妹はまだ13歳ではある。しかしそれは恋を知らぬ年というわけではない。

もしかしたら、もしかしたら、と思う。

姉だから、同じ血を引いているからこその直観。


「ユリカ、イヴのこと好きなの?」


 恐る恐る聞く。


「うん。好き。少なくともおねーちゃんの100億倍は好き」


「えぇ……」


「ま、いいや。おねーちゃん今度またイヴさん誘いなよ。誘ったらユリカにも教えてね」


「わ、わかった」


「絶対誘ってよ!」



 バタン。


 妹が去っていく。しかしまぁ何故そこまでイヴに執着するのかと思う。


(ユリカ……いや、でもまさかな……こんどパソコンになにがあるのか見てやろう……)


 再び枕に顔を突っ伏してスマホをいじりだす綾香。


 部屋へと戻ったユリカはスリープ状態にしていたパソコンを起こすと、画像のフォルダを開いた。

フォルダ名は『E』

フォルダの中には何枚ものサムネイルが並べられている。

一枚をクリックすると、モニターには拡大されたイヴの写真が写る。


 姉のスマホからユリカのスマホへ。そこからさらにパソコンへと転送したものである。


「あぁ、可愛いなぁ……綺麗だなぁ……ハァ……ハァ」


 ユリカ自身気付かぬうちにその吐息に熱がこもる。

じっくりと写真を眺め、また次の一枚を眺め。それらを繰り返し終わったら、また最初の一枚へ。
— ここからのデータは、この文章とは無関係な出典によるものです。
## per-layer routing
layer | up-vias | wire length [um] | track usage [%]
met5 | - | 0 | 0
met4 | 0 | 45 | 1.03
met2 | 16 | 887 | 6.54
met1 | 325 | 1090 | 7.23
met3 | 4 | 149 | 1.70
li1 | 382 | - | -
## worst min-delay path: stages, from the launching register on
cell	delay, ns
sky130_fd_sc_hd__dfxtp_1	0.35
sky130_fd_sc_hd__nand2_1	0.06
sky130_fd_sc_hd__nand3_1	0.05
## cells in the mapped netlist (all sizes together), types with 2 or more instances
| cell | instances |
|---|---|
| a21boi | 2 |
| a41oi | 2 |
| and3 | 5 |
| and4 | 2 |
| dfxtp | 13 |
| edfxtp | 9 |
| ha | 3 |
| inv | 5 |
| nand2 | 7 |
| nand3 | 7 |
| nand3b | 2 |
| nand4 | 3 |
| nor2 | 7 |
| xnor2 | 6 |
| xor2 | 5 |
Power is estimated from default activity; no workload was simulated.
$ cat design.v
`timescale 1ns / 1ps
module FIR_Filter
#(
    parameter INPUT_WIDTH  = 16,
    parameter OUTPUT_WIDTH = 32,
    parameter TAPS = 32
)
(
    input  wire                    clk,
    input  wire [INPUT_WIDTH-1:0] data_in,
    output reg  [OUTPUT_WIDTH-1:0] data_out
);
    wire signed [10:0] coeffs [0:31];
    assign coeffs[ 0] = 11'sd0;  assign coeffs[ 1] = 11'sd1;
    assign coeffs[ 2] = 11'sd2;  assign coeffs[ 3] = 11'sd2;
    assign coeffs[ 4] = 11'sd2;  assign coeffs[ 5] = 11'sd2;
    assign coeffs[ 6] =  -11'sd1;  assign coeffs[ 7] =  -11'sd5;
    assign coeffs[ 8] =  -11'sd14; assign coeffs[ 9] =  -11'sd25;
    assign coeffs[10] =  -11'sd40; assign coeffs[11] =  -11'sd56;
    assign coeffs[12] =  -11'sd73; assign coeffs[13] =  -11'sd89;
    assign coeffs[14] =  -11'sd103; assign coeffs[15] =  -11'sd111;
    assign coeffs[16] =  11'sd1023;assign coeffs[17] =  -11'sd111;
    assign coeffs[18] =  -11'sd103; assign coeffs[19] =  -11'sd89;
    assign coeffs[20] =  -11'sd73; assign coeffs[21] =  -11'sd56;
    assign coeffs[22] =  -11'sd40; assign coeffs[23] =  -11'sd25;
    assign coeffs[24] =  -11'sd14;  assign coeffs[25] =  -11'sd5;
    assign coeffs[26] = -11'sd1;  assign coeffs[27] = 11'sd2;
    assign coeffs[28] = 11'sd2;  assign coeffs[29] = 11'sd2;
    assign coeffs[30] = 11'sd2;  assign coeffs[31] = 11'sd1;
    reg signed [INPUT_WIDTH-1:0] delay_line [0:TAPS-1];
    reg signed [26:0] products [0:TAPS-1];  
    reg signed [27:0] sum_stage1 [0:(TAPS/2)-1];
    reg signed [28:0] sum_stage2 [0:(TAPS/4)-1];
    reg signed [29:0] sum_stage3 [0:(TAPS/8)-1];
    reg signed [30:0] sum_stage4 [0:(TAPS/16)-1];
    reg signed [31:0] final_sum;
    integer i;
    always @(posedge clk) begin
        for (i = TAPS-1; i > 0; i = i - 1) begin
            delay_line[i] <= delay_line[i-1];
        end
        delay_line[0] <= $signed(data_in);   
    end
    always @(posedge clk) begin
        for (i = 0; i < TAPS; i = i + 1) begin
            products[i] <= delay_line[i] * coeffs[i];
        end
    end
    always @(posedge clk) begin
        for (i = 0; i < TAPS/2; i = i + 1) begin
            sum_stage1[i] <= $signed(products[2*i]) + $signed(products[2*i+1]);
        end
    end
    always @(posedge clk) begin
        for (i = 0; i < TAPS/4; i = i + 1) begin
            sum_stage2[i] <= $signed(sum_stage1[2*i]) + $signed(sum_stage1[2*i+1]);
        end
    end
    always @(posedge clk) begin
        for (i = 0; i < TAPS/8; i = i + 1) begin
            sum_stage3[i] <= $signed(sum_stage2[2*i]) + $signed(sum_stage2[2*i+1]);
        end
    end
    always @(posedge clk) begin
        for (i = 0; i < TAPS/16; i = i + 1) begin
            sum_stage4[i] <= $signed(sum_stage3[2*i]) + $signed(sum_stage3[2*i+1]);
        end
    end
    always @(posedge clk) begin
        final_sum <= $signed(sum_stage4[0]) + $signed(sum_stage4[1]);
    end
    always @(posedge clk) begin
        data_out <= final_sum;
    end
endmodule
### design/flow/run.sh
#!/bin/bash
# OpenROAD 26Q1-2900-gdf79404cd8, Yosys 0.63+post, stock flow scripts
make -C /OpenROAD-flow-scripts/flow DESIGN_CONFIG=/design/flow/config.mk WORK_HOME=/design/flow/orfs finish
### design/flow/config.mk
export PLATFORM = sky130hd
export DESIGN_NAME = fir_moving_avg_filter
export DESIGN_NICKNAME = fir_moving_avg_filter
export VERILOG_FILES = /design/flow/design.v
export SDC_FILE = /design/flow/constraint.sdc
export NUM_CORES = 4
export LEC_CHECK = 1
export CORE_UTILIZATION = 50
### design/flow/constraint.sdc
current_design fir_moving_avg_filter

set clk_period 7.5
set clk_io_pct 0.2

create_clock -name clk0 -period $clk_period [get_ports {clk}]

set non_clock_inputs [all_inputs -no_clocks]
set_input_delay [expr $clk_period * $clk_io_pct] -clock clk0 $non_clock_inputs
set_output_delay [expr $clk_period * $clk_io_pct] -clock clk0 [all_outputs]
「いけない身体してるよねぇ、イヴさん……ハァ……そりゃおねーちゃんだって写真撮りたくなるよね……」


 写真を眺め終えると、ユリカはベッドへともぐる。


「イヴさん、また来ないかな……また一緒にお風呂はいれないかな……」


 もし次きたら――その時は。


「いっぱいいっぱいあそびたいな。イヴさんといっぱいいっぱいあそんで……夜になっても絶対寝ないの……」


 爛々とした目が輝く。


「ハァ……ハァ……」


 暗くなった部屋にはユリカの息の音だけが静かに聞こえていた。